Task description: Repeat exactly the lines from the start of the entries below through the line containing "cell and delay". Omit the rest.

Collected data entries:
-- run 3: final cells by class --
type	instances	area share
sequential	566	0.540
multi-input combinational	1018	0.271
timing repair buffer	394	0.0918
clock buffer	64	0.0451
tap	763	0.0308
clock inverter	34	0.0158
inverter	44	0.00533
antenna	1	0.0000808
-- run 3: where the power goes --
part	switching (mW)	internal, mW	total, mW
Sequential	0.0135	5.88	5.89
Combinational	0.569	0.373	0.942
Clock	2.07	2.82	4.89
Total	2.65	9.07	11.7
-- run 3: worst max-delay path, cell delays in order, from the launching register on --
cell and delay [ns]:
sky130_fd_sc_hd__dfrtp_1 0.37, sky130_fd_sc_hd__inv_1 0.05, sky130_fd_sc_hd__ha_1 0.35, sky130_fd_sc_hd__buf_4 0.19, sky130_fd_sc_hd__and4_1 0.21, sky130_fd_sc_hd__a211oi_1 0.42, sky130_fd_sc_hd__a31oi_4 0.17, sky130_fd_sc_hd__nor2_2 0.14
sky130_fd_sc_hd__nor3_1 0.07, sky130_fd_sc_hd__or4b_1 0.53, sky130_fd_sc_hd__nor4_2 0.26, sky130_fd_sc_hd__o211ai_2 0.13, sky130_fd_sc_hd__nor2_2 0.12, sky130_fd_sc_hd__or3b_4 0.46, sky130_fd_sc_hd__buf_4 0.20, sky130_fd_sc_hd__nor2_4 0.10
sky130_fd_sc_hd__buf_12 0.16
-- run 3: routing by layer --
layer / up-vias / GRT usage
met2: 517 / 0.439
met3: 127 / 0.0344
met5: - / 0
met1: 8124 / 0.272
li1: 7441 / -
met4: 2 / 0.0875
==> src/rtl/inport_pkg.sv <==
package inport_pkg;

  function automatic logic [7:0] port_word(input logic [6:0] lvl);
    return {1'b1, lvl};
  endfunction

  function automatic logic [7:0] chg_word(input logic [3:0] flg, input logic [3:0] lvl);
    return {flg, lvl};
  endfunction

  function automatic logic irq_any(input logic [3:0] flg, input logic [3:0] en);
    return |(flg & en);
  endfunction

endpackage

==> src/rtl/inport_sync.sv <==
module inport_sync #(
  parameter int WIDTH  = 7,
  parameter int STAGES = 2
) (
  input  logic             clk,
  input  logic             rst_n,
  input  logic [WIDTH-1:0] d_i,
  output logic [WIDTH-1:0] q_o
);
  logic [WIDTH-1:0] stage_q [STAGES];

  for (genvar s = 0; s < STAGES; s++) begin : g_stage
    always_ff @(posedge clk or negedge rst_n) begin
      if (!rst_n) stage_q[s] <= '0;
      else if (s == 0) stage_q[s] <= d_i;
      else stage_q[s] <= stage_q[(s == 0) ? 0 : s-1];
    end
  end

  assign q_o = stage_q[STAGES-1];
endmodule

==> src/rtl/inport_filter.sv <==
module inport_filter #(
  parameter int FILT_CNT = 3
) (
  input  logic clk,
  input  logic rst_n,
  input  logic s_i,
  output logic lvl_o,
  output logic upd_o
);
  localparam int CW = $clog2(FILT_CNT + 1);
  localparam logic [CW-1:0] LAST = CW'(FILT_CNT - 1);

  logic [CW-1:0] cnt_q;
  logic          lvl_q;
  logic          diff;

  assign diff  = (s_i != lvl_q);
  assign upd_o = diff && (cnt_q == LAST);
  assign lvl_o = lvl_q;

  always_ff @(posedge clk or negedge rst_n) begin
    if (!rst_n) begin
      cnt_q <= '0;
      lvl_q <= 1'b0;
    end else if (upd_o) begin
      cnt_q <= '0;
      lvl_q <= s_i;
    end else if (diff) begin
      cnt_q <= cnt_q + 1'b1;
    end else begin
      cnt_q <= '0;
    end
  end
endmodule

==> src/rtl/inport_flags.sv <==
module inport_flags #(
  parameter int NUM_DET = 4
) (
  input  logic               clk,
  input  logic               rst_n,
  input  logic [NUM_DET-1:0] upd_i,
  input  logic               clr_i,
  output logic [NUM_DET-1:0] flag_o
);
  always_ff @(posedge clk or negedge rst_n) begin
    if (!rst_n) flag_o <= '0;
    else flag_o <= (flag_o & ~{NUM_DET{clr_i}}) | upd_i;
  end
endmodule

==> src/rtl/inport_watch.sv <==
module inport_watch
  import inport_pkg::*;
#(
  parameter int NUM_IN      = 7,
  parameter int NUM_DET     = 4,
  parameter int SYNC_STAGES = 2,
  parameter int FILT_CNT    = 3
) (
  input  logic               clk,
  input  logic               rst_n,
  input  logic [NUM_IN-1:0]  pin_i,
  input  logic [NUM_DET-1:0] irq_en_i,
  input  logic               chg_rd_i,
  output logic [NUM_IN:0]    port_o,
  output logic [2*NUM_DET-1:0] chg_o,
  output logic               irq_o
);
  logic [NUM_IN-1:0]  sync_q;
  logic [NUM_IN-1:0]  deb_q;
  logic [NUM_IN-1:0]  upd_w;
  logic [NUM_DET-1:0] flag_q;

  inport_sync #(.WIDTH(NUM_IN), .STAGES(SYNC_STAGES)) u_sync (
    .clk(clk), .rst_n(rst_n), .d_i(pin_i), .q_o(sync_q)
  );

  for (genvar i = 0; i < NUM_IN; i++) begin : g_filt
    inport_filter #(.FILT_CNT(FILT_CNT)) u_filt (
      .clk(clk), .rst_n(rst_n), .s_i(sync_q[i]),
      .lvl_o(deb_q[i]), .upd_o(upd_w[i])
    );
  end

  inport_flags #(.NUM_DET(NUM_DET)) u_flags (
    .clk(clk), .rst_n(rst_n), .upd_i(upd_w[NUM_DET-1:0]),
    .clr_i(chg_rd_i), .flag_o(flag_q)
  );

  assign port_o = port_word(deb_q);
  assign chg_o  = chg_word(flag_q, deb_q[NUM_DET-1:0]);
  assign irq_o  = irq_any(flag_q, irq_en_i);
endmodule

==> config.mk <==
export PLATFORM = sky130hd
export DESIGN_NAME = inport_watch
export DESIGN_NICKNAME = d
export VERILOG_FILES = /design/src/rtl/inport_pkg.sv /design/src/rtl/inport_sync.sv /design/src/rtl/inport_filter.sv /design/src/rtl/inport_flags.sv /design/src/rtl/inport_watch.sv
export SDC_FILE = /design/constraint.sdc
export NUM_CORES = 1
export LEC_CHECK = 0
export ABC_AREA = 1
export BUFFER_PORTS_ARGS = -buffer_cell sky130_fd_sc_hd__buf_2
export CORE_MARGIN = 2
export CORE_UTILIZATION = 53
export DETAILED_ROUTE_END_ITERATION = 12
export GPL_ROUTABILITY_DRIVEN = 0
export PLACE_DENSITY = 0.77
export SLEW_MARGIN = 20
export SYNTH_ARGS = -nofsm -noshare
export SYNTH_HDL_FRONTEND = slang
export SYNTH_SLANG_ARGS = --single-unit
==> constraint.sdc <==
create_clock -name clk -period 1.25 [get_ports clk]
set_clock_uncertainty 0.05 [all_clocks]
set_input_delay 0.1875 -clock clk [delete_from_list [all_inputs] [get_ports clk]]
set_output_delay 0.1875 -clock clk [all_outputs]
set_load 0.05 [all_outputs]
**src/rtl/dmach_pkg.sv**
```systemverilog
// Package: register offsets and field positions for the DMA channel register block.
// Assumes a byte-addressed 256-byte window with word-aligned 32-bit registers.
package dmach_pkg;
    localparam int unsigned WIN_W = 8;
    localparam int unsigned DW    = 32;

    localparam logic [WIN_W-1:0] OFS_XFACT = 8'h08;
    localparam logic [WIN_W-1:0] OFS_SMODE = 8'h10;
    localparam logic [WIN_W-1:0] OFS_SEXT  = 8'h18;
    localparam logic [WIN_W-1:0] OFS_SLO   = 8'h20;
    localparam logic [WIN_W-1:0] OFS_USIZE = 8'h28;
    localparam logic [WIN_W-1:0] OFS_UCNT  = 8'h2C;
    localparam logic [WIN_W-1:0] OFS_CTRL  = 8'h30;
    localparam logic [WIN_W-1:0] OFS_IEN   = 8'h34;
    localparam logic [WIN_W-1:0] OFS_STAT  = 8'h40;
    localparam logic [WIN_W-1:0] OFS_RAW   = 8'h44;
    localparam logic [WIN_W-1:0] OFS_MSK   = 8'h48;
    localparam logic [WIN_W-1:0] SIDE_STEP = 8'h04;

    localparam int unsigned MODE_FIX_BIT = 4;
    localparam int unsigned MODE_WID_LSB = 24;
    localparam int unsigned GAP_LSB      = 16;
    localparam int unsigned NFLAG        = 2;   // bit 0 completion, bit 1 error
endpackage

```
**src/rtl/dmach_setup_regs.sv**
```systemverilog
// Setup register storage: per-side mode, extension and low address words,
// plus the unit size, unit count, request select and gap fields.
// Assumes the caller qualifies wr_en with a decoded write strobe. Writes are
// dropped while locked is high.
module dmach_setup_regs
    import dmach_pkg::*;
#(
    parameter int unsigned EXT_W = 8,
    parameter int unsigned US_W  = 26,
    parameter int unsigned UC_W  = 16,
    parameter int unsigned RS_W  = 6,
    parameter int unsigned GAP_W = 8
) (
    input  logic                  clk,
    input  logic                  rst_n,
    input  logic                  wr_en,
    input  logic                  locked,
    input  logic [WIN_W-1:0]      addr,
    input  logic [DW-1:0]         wdata,
    output logic [1:0]            side_fixed,
    output logic [1:0][1:0]       side_width,
    output logic [1:0][EXT_W-1:0] side_ext,
    output logic [1:0][DW-1:0]    side_lo,
    output logic [US_W-1:0]       unit_size,
    output logic [UC_W-1:0]       unit_count,
    output logic [RS_W-1:0]       req_sel,
    output logic [GAP_W-1:0]      gap
);
    logic wr_ok;
    assign wr_ok = wr_en & ~locked;

    for (genvar s = 0; s < 2; s++) begin : g_side
        localparam logic [WIN_W-1:0] MODE_A = OFS_SMODE + SIDE_STEP * WIN_W'(s);
        localparam logic [WIN_W-1:0] EXT_A  = OFS_SEXT  + SIDE_STEP * WIN_W'(s);
        localparam logic [WIN_W-1:0] LO_A   = OFS_SLO   + SIDE_STEP * WIN_W'(s);
        logic             fix_q;
        logic [1:0]       wid_q;
        logic [EXT_W-1:0] ext_q;
        logic [DW-1:0]    lo_q;

        // Holds this side's address mode, width and address words.
        always_ff @(posedge clk) begin
            if (!rst_n) begin
                fix_q <= 1'b0;
                wid_q <= '0;
                ext_q <= '0;
                lo_q  <= '0;
            end else if (wr_ok) begin
                if (addr == MODE_A) begin
                    fix_q <= wdata[MODE_FIX_BIT];
                    wid_q <= wdata[MODE_WID_LSB +: 2];
                end
                if (addr == EXT_A) ext_q <= wdata[EXT_W-1:0];
                if (addr == LO_A)  lo_q  <= wdata;
            end
        end

        assign side_fixed[s] = fix_q;
        assign side_width[s] = wid_q;
        assign side_ext[s]   = ext_q;
        assign side_lo[s]    = lo_q;
    end

    // Holds the shared transfer-shape fields.
    always_ff @(posedge clk) begin
        if (!rst_n) begin
            unit_size  <= '0;
            unit_count <= '0;
            req_sel    <= '0;
            gap        <= '0;
        end else if (wr_ok) begin
            if (addr == OFS_XFACT) begin
                req_sel <= wdata[RS_W-1:0];
                gap     <= wdata[GAP_LSB +: GAP_W];
            end
            if (addr == OFS_USIZE) unit_size  <= wdata[US_W-1:0];
            if (addr == OFS_UCNT)  unit_count <= wdata[UC_W-1:0];
        end
    end
endmodule

```
**src/rtl/dmach_req_ctrl.sv**
```systemverilog
// Sticky transfer request bit. Software sets or clears it, and an engine
// completion or error pulse clears it. A software write in the same cycle wins.
module dmach_req_ctrl (
    input  logic clk,
    input  logic rst_n,
    input  logic ctrl_wr,
    input  logic ctrl_bit,
    input  logic eng_done,
    input  logic eng_err,
    output logic req
);
    // Updates the request bit by priority: write, then engine end.
    always_ff @(posedge clk) begin
        if (!rst_n)                  req <= 1'b0;
        else if (ctrl_wr)            req <= ctrl_bit;
        else if (eng_done | eng_err) req <= 1'b0;
    end
endmodule

```
**src/rtl/dmach_irq_ctrl.sv**
```systemverilog
// Interrupt enables and raw flags with write-one-to-clear, plus the masked
// view and the interrupt line. An event beats a clear of the same bit.
module dmach_irq_ctrl #(
    parameter int unsigned N = 2
) (
    input  logic         clk,
    input  logic         rst_n,
    input  logic         en_wr,
    input  logic         raw_wr,
    input  logic [N-1:0] wbits,
    input  logic [N-1:0] events,
    output logic [N-1:0] en,
    output logic [N-1:0] raw,
    output logic [N-1:0] masked,
    output logic         irq
);
    // Holds the enable bits.
    always_ff @(posedge clk) begin
        if (!rst_n)     en <= '0;
        else if (en_wr) en <= wbits;
    end

    // Sets raw flags on events and clears the bits written as one.
    always_ff @(posedge clk) begin
        if (!rst_n) raw <= '0;
        else        raw <= (raw & ~(raw_wr ? wbits : '0)) | events;
    end

    assign masked = raw & en;
    assign irq    = |masked;
endmodule

```
**src/rtl/dma_chan_csr.sv**
```systemverilog
// Top of one DMA channel's register block. Decodes the bus, holds the setup,
// request and interrupt state, and registers the read data.
// Assumes single-cycle write and read strobes that are never high together,
// word-aligned offsets, and field widths of 32 bits or less.
module dma_chan_csr
    import dmach_pkg::*;
#(
    parameter int unsigned EXT_W = 8,
    parameter int unsigned US_W  = 26,
    parameter int unsigned UC_W  = 16,
    parameter int unsigned RS_W  = 6,
    parameter int unsigned GAP_W = 8
) (
    input  logic               clk,
    input  logic               rst_n,
    input  logic               bus_wr,
    input  logic               bus_rd,
    input  logic [7:0]         bus_addr,
    input  logic [31:0]        bus_wdata,
    output logic [31:0]        bus_rdata,
    input  logic               eng_done,
    input  logic               eng_err,
    input  logic               eng_busy,
    output logic               xfer_req,
    output logic [EXT_W+31:0]  src_addr,
    output logic [EXT_W+31:0]  dst_addr,
    output logic               src_fixed,
    output logic               dst_fixed,
    output logic [1:0]         src_width,
    output logic [1:0]         dst_width,
    output logic [US_W-1:0]    unit_size,
    output logic [UC_W-1:0]    unit_count,
    output logic [RS_W-1:0]    req_sel,
    output logic [GAP_W-1:0]   gap_clks,
    output logic               irq
);
    logic [1:0]            side_fixed;
    logic [1:0][1:0]       side_width;
    logic [1:0][EXT_W-1:0] side_ext;
    logic [1:0][DW-1:0]    side_lo;
    logic [NFLAG-1:0]      irq_en, raw_flags, masked_flags;
    logic [DW-1:0]         rd_mux;

    dmach_setup_regs #(
        .EXT_W(EXT_W), .US_W(US_W), .UC_W(UC_W), .RS_W(RS_W), .GAP_W(GAP_W)
    ) u_setup (
        .clk(clk), .rst_n(rst_n), .wr_en(bus_wr), .locked(eng_busy),
        .addr(bus_addr), .wdata(bus_wdata),
        .side_fixed(side_fixed), .side_width(side_width),
        .side_ext(side_ext), .side_lo(side_lo),
        .unit_size(unit_size), .unit_count(unit_count),
        .req_sel(req_sel), .gap(gap_clks)
    );

    dmach_req_ctrl u_req (
        .clk(clk), .rst_n(rst_n),
        .ctrl_wr(bus_wr && bus_addr == OFS_CTRL), .ctrl_bit(bus_wdata[0]),
        .eng_done(eng_done), .eng_err(eng_err), .req(xfer_req)
    );

    dmach_irq_ctrl #(.N(NFLAG)) u_irq (
        .clk(clk), .rst_n(rst_n),
        .en_wr(bus_wr && bus_addr == OFS_IEN),
        .raw_wr(bus_wr && bus_addr == OFS_RAW),
        .wbits(bus_wdata[NFLAG-1:0]), .events({eng_err, eng_done}),
        .en(irq_en), .raw(raw_flags), .masked(masked_flags), .irq(irq)
    );

    assign src_fixed = side_fixed[0];
    assign dst_fixed = side_fixed[1];
    assign src_width = side_width[0];
    assign dst_width = side_width[1];
    assign src_addr  = {side_ext[0], side_lo[0]};
    assign dst_addr  = {side_ext[1], side_lo[1]};

    // Selects the addressed register's value, zero for unused offsets.
    always_comb begin
        rd_mux = '0;
        case (bus_addr)
            OFS_XFACT: rd_mux = DW'(req_sel) | (DW'(gap_clks) << GAP_LSB);
            8'h10:     rd_mux = (DW'(side_width[0]) << MODE_WID_LSB) | (DW'(side_fixed[0]) << MODE_FIX_BIT);
            8'h14:     rd_mux = (DW'(side_width[1]) << MODE_WID_LSB) | (DW'(side_fixed[1]) << MODE_FIX_BIT);
            8'h18:     rd_mux = DW'(side_ext[0]);
            8'h1C:     rd_mux = DW'(side_ext[1]);
            8'h20:     rd_mux = side_lo[0];
            8'h24:     rd_mux = side_lo[1];
            OFS_USIZE: rd_mux = DW'(unit_size);
            OFS_UCNT:  rd_mux = DW'(unit_count);
            OFS_CTRL:  rd_mux = DW'(xfer_req);
            OFS_IEN:   rd_mux = DW'(irq_en);
            OFS_STAT:  rd_mux = DW'(eng_busy);
            OFS_RAW:   rd_mux = DW'(raw_flags);
            OFS_MSK:   rd_mux = DW'(masked_flags);
            default:   rd_mux = '0;
        endcase
    end

    // Captures read data on a read strobe and holds it otherwise.
    always_ff @(posedge clk) begin
        if (!rst_n)      bus_rdata <= '0;
        else if (bus_rd) bus_rdata <= rd_mux;
    end
endmodule

```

Output for this exercise:
-- run 3: final cells by class --
type	instances	area share
sequential	566	0.540
multi-input combinational	1018	0.271
timing repair buffer	394	0.0918
clock buffer	64	0.0451
tap	763	0.0308
clock inverter	34	0.0158
inverter	44	0.00533
antenna	1	0.0000808
-- run 3: where the power goes --
part	switching (mW)	internal, mW	total, mW
Sequential	0.0135	5.88	5.89
Combinational	0.569	0.373	0.942
Clock	2.07	2.82	4.89
Total	2.65	9.07	11.7
-- run 3: worst max-delay path, cell delays in order, from the launching register on --
cell and delay [ns]:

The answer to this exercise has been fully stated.